In [None]:
import torch
import torch.nn as nn
from finetune.cifar10_models import resnet18

## Binary Image Classification with a Pre-Trained Model

In the previous notebook, you were introduced to pre-trained models from a feature-based approach. You saw how we could use techniques like OLS to produce predictions using a naive feature mapping. Then, you implemented custom convolutional filters to produce more substantive and efficient feature representations for the images. Then you saw how a pre-trained model, specifically ResNet18, produced much better featurizations and achieved the highest train/val accuracy for that classification problem. 

In this part of the notebook, you will walk through a practical exercise of loading a pre-trained model, freezing its hidden layers, and fine-tuning its last fully connected layer for a specific task. This is analagous to doing logistic regression on the pre-trained models featurizations. However, this section will walk you through setting up a basic PyTorch workflow, which consists of model setup, data preparation, training, and evaluation. This is a highly common paradigm in practice, and it is important for you to get experience with this.

The setting we will work with first is the problem of classifying between 2 classes of images in CIFAR-10, the dataset you saw in the last notebook.

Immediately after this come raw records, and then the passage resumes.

`src/hdl/gasr_pkg.sv`:
```
// Constants, types and register map of the gauge alert and status register bank
package gasr_pkg;
  // ----------------------------------------
  // Register offsets
  // ----------------------------------------
  localparam logic [7:0] OFS_STATUS = 8'h00;
  localparam logic [7:0] OFS_VOLT_LIM = 8'h01;
  localparam logic [7:0] OFS_TEMP_LIM = 8'h02;
  localparam logic [7:0] OFS_SALRT = 8'h03;
  localparam logic [7:0] OFS_LOAD_CUR = 8'h04;
  localparam logic [7:0] OFS_QRT0 = 8'h12;
  localparam logic [7:0] OFS_FULLSOC = 8'h13;
  localparam logic [7:0] OFS_DCAP = 8'h18;
  localparam logic [7:0] OFS_CONFIG = 8'h1d;
  // ----------------------------------------
  // Status and configuration bit positions
  // ----------------------------------------
  localparam int ST_BR = 15;
  localparam int ST_SMX = 14;
  localparam int ST_TMX = 13;
  localparam int ST_VMX = 12;
  localparam int ST_BI = 11;
  localparam int ST_SMN = 10;
  localparam int ST_TMN = 9;
  localparam int ST_VMN = 8;
  localparam int ST_DSOC = 7;
  localparam int ST_THM = 6;
  localparam int ST_OCP = 4;
  localparam int ST_BST = 3;
  localparam int ST_POR = 1;
  localparam int CF_SOC_STICKY = 14;
  localparam int CF_TEMP_STICKY = 13;
  localparam int CF_VOLT_STICKY = 12;
  // ----------------------------------------
  // Reset values and disable codes
  // ----------------------------------------
  localparam logic [15:0] RST_VOLT_LIM = 16'hff00;
  localparam logic [15:0] RST_TEMP_LIM = 16'h7f80;
  localparam logic [15:0] RST_SALRT = 16'hff00;
  localparam logic [15:0] RST_FULLSOC = 16'h5f00;
  localparam logic [15:0] RST_DCAP = 16'h0000;
  localparam logic [15:0] RST_CONFIG = 16'h2340;
  localparam logic [15:0] RST_STATUS = 16'h0002;
  localparam logic [7:0] DIS_HI_U = 8'hff;
  localparam logic [7:0] DIS_LO_U = 8'h00;
  localparam logic [7:0] DIS_HI_T = 8'h7f;
  localparam logic [7:0] DIS_LO_T = 8'h80;
  localparam logic [3:0] BITS_PER_BYTE = 4'h8;
  // ----------------------------------------
  // Types
  // ----------------------------------------
  typedef enum logic [2:0] {
    S_IDLE, S_ADDR, S_PTR, S_WDAT, S_ACK, S_RDAT, S_RACK
  } gasr_state_t;
  typedef struct packed {
    logic [15:0] cell_voltage_result;
    logic [15:0] temperature;
    logic [15:0] soc;
    logic volt_vld;
    logic temp_vld;
    logic soc_vld;
    logic bat_present;
    logic sys_ocp;
    logic thm_hot;
    logic soft_por;
  } gasr_meas_t;
  typedef struct packed {
    logic [15:0] hypothetical_load_current;
    logic [15:0] capacity_correction_entry0;
    logic [15:0] full_charge_soc_threshold;
    logic [15:0] nominal_cell_capacity;
  } gasr_cfg_t;
endpackage : gasr_pkg

```
`src/hdl/gasr_alert_cmp.sv`:
```
// One threshold pair with its upper and lower alert flags
module gasr_alert_cmp
  import gasr_pkg::*;
#(
  parameter bit SIGNED_CMP = 1'b0,
  parameter logic [7:0] DIS_HI = 8'hff,
  parameter logic [7:0] DIS_LO = 8'h00
) (
  input wire logic i_core_clk,
  input wire logic i_rst_n,
  input wire logic i_strobe,
  input wire logic [7:0] i_value,
  input wire logic [15:0] i_limits,
  input wire logic i_sticky,
  input wire logic i_clr_hi,
  input wire logic i_clr_lo,
  output logic o_hi,
  output logic o_lo
);
  // ----------------------------------------
  // Compare
  // ----------------------------------------
  // Flipping the sign bit makes one unsigned compare serve both kinds
  wire logic [7:0] val_w = {i_value[7] ^ SIGNED_CMP, i_value[6:0]};
  wire logic [7:0] up_w = {i_limits[15] ^ SIGNED_CMP, i_limits[14:8]};
  wire logic [7:0] lo_w = {i_limits[7] ^ SIGNED_CMP, i_limits[6:0]};
  wire logic over_w = (i_limits[15:8] != DIS_HI) && (val_w > up_w);
  wire logic under_w = (i_limits[7:0] != DIS_LO) && (val_w < lo_w);
  wire logic hi_d = i_strobe ? (over_w | (i_sticky & o_hi & ~i_clr_hi)) : (o_hi & ~i_clr_hi);
  wire logic lo_d = i_strobe ? (under_w | (i_sticky & o_lo & ~i_clr_lo)) : (o_lo & ~i_clr_lo);

  always_ff @(posedge i_core_clk) begin
    if (!i_rst_n) begin
      o_hi <= 1'b0;
      o_lo <= 1'b0;
    end else begin
      o_hi <= hi_d;
      o_lo <= lo_d;
    end
  end
endmodule : gasr_alert_cmp

```
`src/hdl/gasr_regs.sv`:
```
// Gauge alert thresholds, status flags and configuration words behind a two-wire slave
// ----------------------------------------
// ----------------------------------------
module gasr_regs
  import gasr_pkg::*;
#(
  parameter logic [6:0] DEV_ADDR = 7'h2a // Arbitrary bus address
) (
  input wire logic i_core_clk,
  input wire logic i_rst_n,
  input wire logic i_scl,
  input wire logic i_sda,
  output logic o_sda_oe,
  input wire gasr_meas_t i_meas,
  input wire logic i_otp_en,
  input wire logic [15:0] i_otp_full_soc,
  output gasr_cfg_t o_cfg
);
  // ----------------------------------------
  // Pin synchronisers and bus events
  // ----------------------------------------
  logic [1:0] scl_sync_q;
  logic [1:0] sda_sync_q;
  logic scl_p_q;
  logic sda_p_q;
  always_ff @(posedge i_core_clk) begin
    if (!i_rst_n) begin
      scl_sync_q <= 2'h3;
      sda_sync_q <= 2'h3;
      scl_p_q <= 1'b1;
      sda_p_q <= 1'b1;
    end else begin
      scl_sync_q <= {scl_sync_q[0], i_scl};
      sda_sync_q <= {sda_sync_q[0], i_sda};
      scl_p_q <= scl_sync_q[1];
      sda_p_q <= sda_sync_q[1];
    end
  end
  wire logic scl_w = scl_sync_q[1];
  wire logic sda_w = sda_sync_q[1];
  wire logic scl_rise_w = scl_w & ~scl_p_q;
  wire logic scl_fall_w = ~scl_w & scl_p_q;
  wire logic start_w = scl_w & scl_p_q & sda_p_q & ~sda_w;
  wire logic stop_w = scl_w & scl_p_q & ~sda_p_q & sda_w;

  // ----------------------------------------
  // Register storage
  // ----------------------------------------
  logic [15:0] volt_lim_q;
  logic [15:0] temp_lim_q;
  logic [15:0] salrt_q;
  logic [15:0] config_q;
  logic [15:0] stat_q;
  logic [7:0] last_pct_q;
  logic seeded_q;
  logic otp_load_q;
  logic wr_q;
  logic [7:0] wr_addr_q;
  logic [15:0] wr_data_q;
  logic vmx_w;
  logic vmn_w;
  logic tmx_w;
  logic tmn_w;
  logic smx_w;
  logic smn_w;

  // ----------------------------------------
  // Decode
  // ----------------------------------------
  wire logic wr_stat_w = wr_q && (wr_addr_q == OFS_STATUS);
  // Software clears by writing 0; a same-cycle event still wins
  wire logic [15:0] clr_w = wr_stat_w ? ~wr_data_q : 16'h0000;
  wire logic [15:0] status_w = {stat_q[15], smx_w, tmx_w, vmx_w, stat_q[11], smn_w, tmn_w,
                                vmn_w, stat_q[7:0]};
  wire logic soc_step_w = i_meas.soc_vld && seeded_q && (i_meas.soc[15:8] != last_pct_q);
  wire logic removed_w = ~i_meas.bat_present & ~stat_q[ST_BST];
  wire logic inserted_w = i_meas.bat_present & stat_q[ST_BST];
  wire logic [15:0] set_w = {removed_w, 3'h0, inserted_w, 3'h0, soc_step_w,
                             i_meas.thm_hot, 1'b0, i_meas.sys_ocp, 2'h0, i_meas.soft_por,
                             1'b0};
  wire logic [15:0] stat_d = {(stat_q[15:4] & ~clr_w[15:4]) | set_w[15:4], ~i_meas.bat_present,
                              (stat_q[2:0] & ~clr_w[2:0]) | set_w[2:0]};
  logic [7:0] ptr_q;
  wire logic [15:0] rd_word_w =
    (ptr_q == OFS_STATUS) ? status_w :
    (ptr_q == OFS_VOLT_LIM) ? volt_lim_q :
    (ptr_q == OFS_TEMP_LIM) ? temp_lim_q :
    (ptr_q == OFS_SALRT) ? salrt_q :
    (ptr_q == OFS_LOAD_CUR) ? o_cfg.hypothetical_load_current :
    (ptr_q == OFS_QRT0) ? o_cfg.capacity_correction_entry0 :
    (ptr_q == OFS_FULLSOC) ? o_cfg.full_charge_soc_threshold :
    (ptr_q == OFS_DCAP) ? o_cfg.nominal_cell_capacity :
    (ptr_q == OFS_CONFIG) ? config_q : 16'h0000;

  // ----------------------------------------
  // Status and SOC step tracking
  // ----------------------------------------
  // Power-up clears flags and sets POR
  always_ff @(posedge i_core_clk) begin
    if (!i_rst_n) begin
      stat_q <= RST_STATUS;
      last_pct_q <= 8'h00;
      seeded_q <= 1'b0;
    end else begin
      stat_q <= stat_d;
      if (i_meas.soc_vld) begin
        last_pct_q <= i_meas.soc[15:8];
        seeded_q <= 1'b1;
      end
    end
  end

  // ----------------------------------------
  // Writable registers
  // ----------------------------------------
  // Word registers
  // Full SOC limit from OTP or 95%
  always_ff @(posedge i_core_clk) begin
    if (!i_rst_n) begin
      volt_lim_q <= RST_VOLT_LIM;
      temp_lim_q <= RST_TEMP_LIM;
      salrt_q <= RST_SALRT;
      config_q <= RST_CONFIG;
      o_cfg <= '{16'h0000, 16'h0000, RST_FULLSOC, RST_DCAP};
      otp_load_q <= 1'b1;
    end else begin
      otp_load_q <= 1'b0;
      if (otp_load_q && i_otp_en) begin
        o_cfg.full_charge_soc_threshold <= i_otp_full_soc;
      end
      if (wr_q) begin
        case (wr_addr_q)
          OFS_VOLT_LIM: volt_lim_q <= wr_data_q;
          OFS_TEMP_LIM: temp_lim_q <= wr_data_q;
          OFS_SALRT: salrt_q <= wr_data_q;
          OFS_LOAD_CUR: o_cfg.hypothetical_load_current <= wr_data_q;
          OFS_QRT0: o_cfg.capacity_correction_entry0 <= wr_data_q;
          OFS_FULLSOC: o_cfg.full_charge_soc_threshold <= wr_data_q;
          OFS_DCAP: o_cfg.nominal_cell_capacity <= wr_data_q;
          OFS_CONFIG: config_q <= wr_data_q;
          default: ;
        endcase
      end
    end
  end

  // ----------------------------------------
  // Threshold comparators
  // ----------------------------------------
  // Voltage alerts
  gasr_alert_cmp #(.SIGNED_CMP(1'b0), .DIS_HI(DIS_HI_U), .DIS_LO(DIS_LO_U)) u_volt (
    .i_core_clk(i_core_clk),
    .i_rst_n(i_rst_n),
    .i_strobe(i_meas.volt_vld),
    .i_value(i_meas.cell_voltage_result[15:8]),
    .i_limits(volt_lim_q),
    .i_sticky(config_q[CF_VOLT_STICKY]),
    .i_clr_hi(clr_w[ST_VMX]),
    .i_clr_lo(clr_w[ST_VMN]),
    .o_hi(vmx_w),
    .o_lo(vmn_w)
  );
  gasr_alert_cmp #(.SIGNED_CMP(1'b1), .DIS_HI(DIS_HI_T), .DIS_LO(DIS_LO_T)) u_temp (
    .i_core_clk(i_core_clk),
    .i_rst_n(i_rst_n),
    .i_strobe(i_meas.temp_vld),
    .i_value(i_meas.temperature[15:8]),
    .i_limits(temp_lim_q),
    .i_sticky(config_q[CF_TEMP_STICKY]),
    .i_clr_hi(clr_w[ST_TMX]),
    .i_clr_lo(clr_w[ST_TMN]),
    .o_hi(tmx_w),
    .o_lo(tmn_w)
  );
  gasr_alert_cmp #(.SIGNED_CMP(1'b0), .DIS_HI(DIS_HI_U), .DIS_LO(DIS_LO_U)) u_soc (
    .i_core_clk(i_core_clk),
    .i_rst_n(i_rst_n),
    .i_strobe(i_meas.soc_vld),
    .i_value(i_meas.soc[15:8]),
    .i_limits(salrt_q),
    .i_sticky(config_q[CF_SOC_STICKY]),
    .i_clr_hi(clr_w[ST_SMX]),
    .i_clr_lo(clr_w[ST_SMN]),
    .o_hi(smx_w),
    .o_lo(smn_w)
  );

  // ----------------------------------------
  // Two-wire slave
  // ----------------------------------------
  // Words travel low byte first; high byte is latched so a read is coherent
  gasr_state_t st_q;
  gasr_state_t nxt_q;
  logic [3:0] cnt_q;
  logic [7:0] sr_q;
  logic [7:0] lo_q;
  logic [7:0] tx_q;
  logic [7:0] hi_q;
  logic hi_sel_q;
  logic ack_ok_q;
  wire logic byte_done_w = (cnt_q == BITS_PER_BYTE);
  always_ff @(posedge i_core_clk) begin
    if (!i_rst_n) begin
      st_q <= S_IDLE;
      nxt_q <= S_IDLE;
      cnt_q <= 4'h0;
      sr_q <= 8'h00;
      lo_q <= 8'h00;
      tx_q <= 8'h00;
      hi_q <= 8'h00;
      hi_sel_q <= 1'b0;
      ack_ok_q <= 1'b0;
      ptr_q <= 8'h00;
      o_sda_oe <= 1'b0;
      wr_q <= 1'b0;
      wr_addr_q <= 8'h00;
      wr_data_q <= 16'h0000;
    end else begin
      wr_q <= 1'b0;
      if (start_w) begin
        st_q <= S_ADDR;
        cnt_q <= 4'h0;
        hi_sel_q <= 1'b0;
        o_sda_oe <= 1'b0;
      end else if (stop_w) begin
        st_q <= S_IDLE;
        o_sda_oe <= 1'b0;
      end else begin
        case (st_q)
          S_ADDR, S_PTR, S_WDAT: begin
            if (scl_rise_w) begin
              sr_q <= {sr_q[6:0], sda_w};
              cnt_q <= cnt_q + 4'h1;
            end else if (scl_fall_w && byte_done_w) begin
              cnt_q <= 4'h0;
              st_q <= S_ACK;
              o_sda_oe <= 1'b1;
              nxt_q <= S_WDAT;
              if (st_q == S_ADDR) begin
                nxt_q <= sr_q[0] ? S_RDAT : S_PTR;
                if (sr_q[7:1] != DEV_ADDR) begin
                  st_q <= S_IDLE;
                  o_sda_oe <= 1'b0;
                end
              end else if (st_q == S_PTR) begin
                ptr_q <= sr_q;
              end else begin
                hi_sel_q <= ~hi_sel_q;
                if (!hi_sel_q) begin
                  lo_q <= sr_q;
                end else begin
                  wr_q <= 1'b1;
                  wr_addr_q <= ptr_q;
                  wr_data_q <= {sr_q, lo_q};
                  ptr_q <= ptr_q + 8'h01;
                end
              end
            end
          end
          S_ACK: begin
            if (scl_fall_w) begin
              st_q <= nxt_q;
              o_sda_oe <= 1'b0;
              if (nxt_q == S_RDAT) begin
                tx_q <= rd_word_w[7:0];
                hi_q <= rd_word_w[15:8];
                o_sda_oe <= ~rd_word_w[7];
              end
            end
          end
          S_RDAT: begin
            if (scl_rise_w) begin
              cnt_q <= cnt_q + 4'h1;
            end else if (scl_fall_w) begin
              if (byte_done_w) begin
                o_sda_oe <= 1'b0;
                st_q <= S_RACK;
                cnt_q <= 4'h0;
                if (hi_sel_q) begin
                  ptr_q <= ptr_q + 8'h01;
                end
              end else begin
                tx_q <= {tx_q[6:0], 1'b0};
                o_sda_oe <= ~tx_q[6];
              end
            end
          end
          S_RACK: begin
            if (scl_rise_w) begin
              ack_ok_q <= ~sda_w;
            end else if (scl_fall_w) begin
              st_q <= ack_ok_q ? S_RDAT : S_IDLE;
              hi_sel_q <= ~hi_sel_q;
              if (ack_ok_q && !hi_sel_q) begin
                tx_q <= hi_q;
                o_sda_oe <= ~hi_q[7];
              end else if (ack_ok_q) begin
                tx_q <= rd_word_w[7:0];
                hi_q <= rd_word_w[15:8];
                o_sda_oe <= ~rd_word_w[7];
              end
            end
          end
          default: st_q <= S_IDLE;
        endcase
      end
    end
  end
endmodule : gasr_regs

```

Then we will look at a specific case of where pre-trained models really shine -- when there is a lack of available training data.

### Loading a pre-trained model

Let us first load a pre-trained ResNet18 model file, if you are interested in how this works, feel free to 
check out its implementation in ```finetune/cifar10_models```. Also, a minor detail you can feel free to gloss over for now: we need to set the model to evaluation mode (```.eval()```) since we want to prevent any of ResNet's BatchNorm or Dropout layers from being activated when producing the features for fine-tuning.

In [None]:
model_ft = resnet18(pretrained=True).eval()

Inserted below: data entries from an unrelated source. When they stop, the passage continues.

[src/rtl/timer_pkg.sv]
// shared constants for the 16-bit timer/counter
package timer_pkg;
    // register byte addresses
    localparam logic [7:0] ADDR_CONTROL = 8'h00;
    localparam logic [7:0] ADDR_COUNT_LOW = 8'h04;
    localparam logic [7:0] ADDR_COUNT_HIGH = 8'h08;
    localparam logic [7:0] ADDR_STATUS = 8'h0c;
    localparam logic [7:0] ADDR_MASK = 8'h10;
    // control field positions
    localparam int BIT_COUNTER_ON = 0;
    localparam int BIT_CLOCK_SOURCE = 1;
    localparam int BIT_SYNC_BYPASS = 2;
    localparam int BIT_OSC_ENABLE = 3;
    localparam int BIT_PRESCALE_LO = 4;
    localparam int BIT_WIDE_ACCESS = 7;
    // writable control bits, bit 6 absent
    localparam logic [7:0] CONTROL_WMASK = 8'hbf;
    localparam logic [7:0] CONTROL_RESET = 8'h00;
    localparam logic [7:0] BYTE_ZERO = 8'h00;
    localparam logic [7:0] BYTE_ONES = 8'hff;
    localparam logic [2:0] PRESCALE_ZERO = 3'h0;
    // internal tick is the oscillator clock divided by four
    localparam int INTERNAL_DIVIDE = 4;
endpackage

First, let us take a look at this pre-trained model. What do you notice about its last layer? What kind of layer is it? What are its input and output sizes?

In [None]:
model_ft

#### Observation:
Insert Observation Here

Now, we need to fine-tune this model for our task. This means "freezing" many of the layers that already have
pre-trained weights loaded into them. In order to freeze these layers, we need to tell PyTorch that the parameters of these layers are not meant to get their gradients updated during the training step. Take a look at the PyTorch [documentation](https://pytorch.org/docs/stable/generated/torch.nn.Module.html?highlight=parameters#torch.nn.Module.parameters) and freeze all of the parameters for ```model_ft```. Hint: what are some attributes of ```nn.Module.parameters```?

In [None]:
### INSERT CODE HERE

### END CODE HERE

We have just frozen all of the model's layers, but we still need to fine-tune the last layer. Since we are working with binary classification, we need to reshape the output of the last fully connected layer. We can do this by creating a new output layer. This does two things -- 1) by default, when creating a new layer, it is "unfrozen", meaning its gradients will be updated during training and 2) this allows us to create a layer that is specific to our task. 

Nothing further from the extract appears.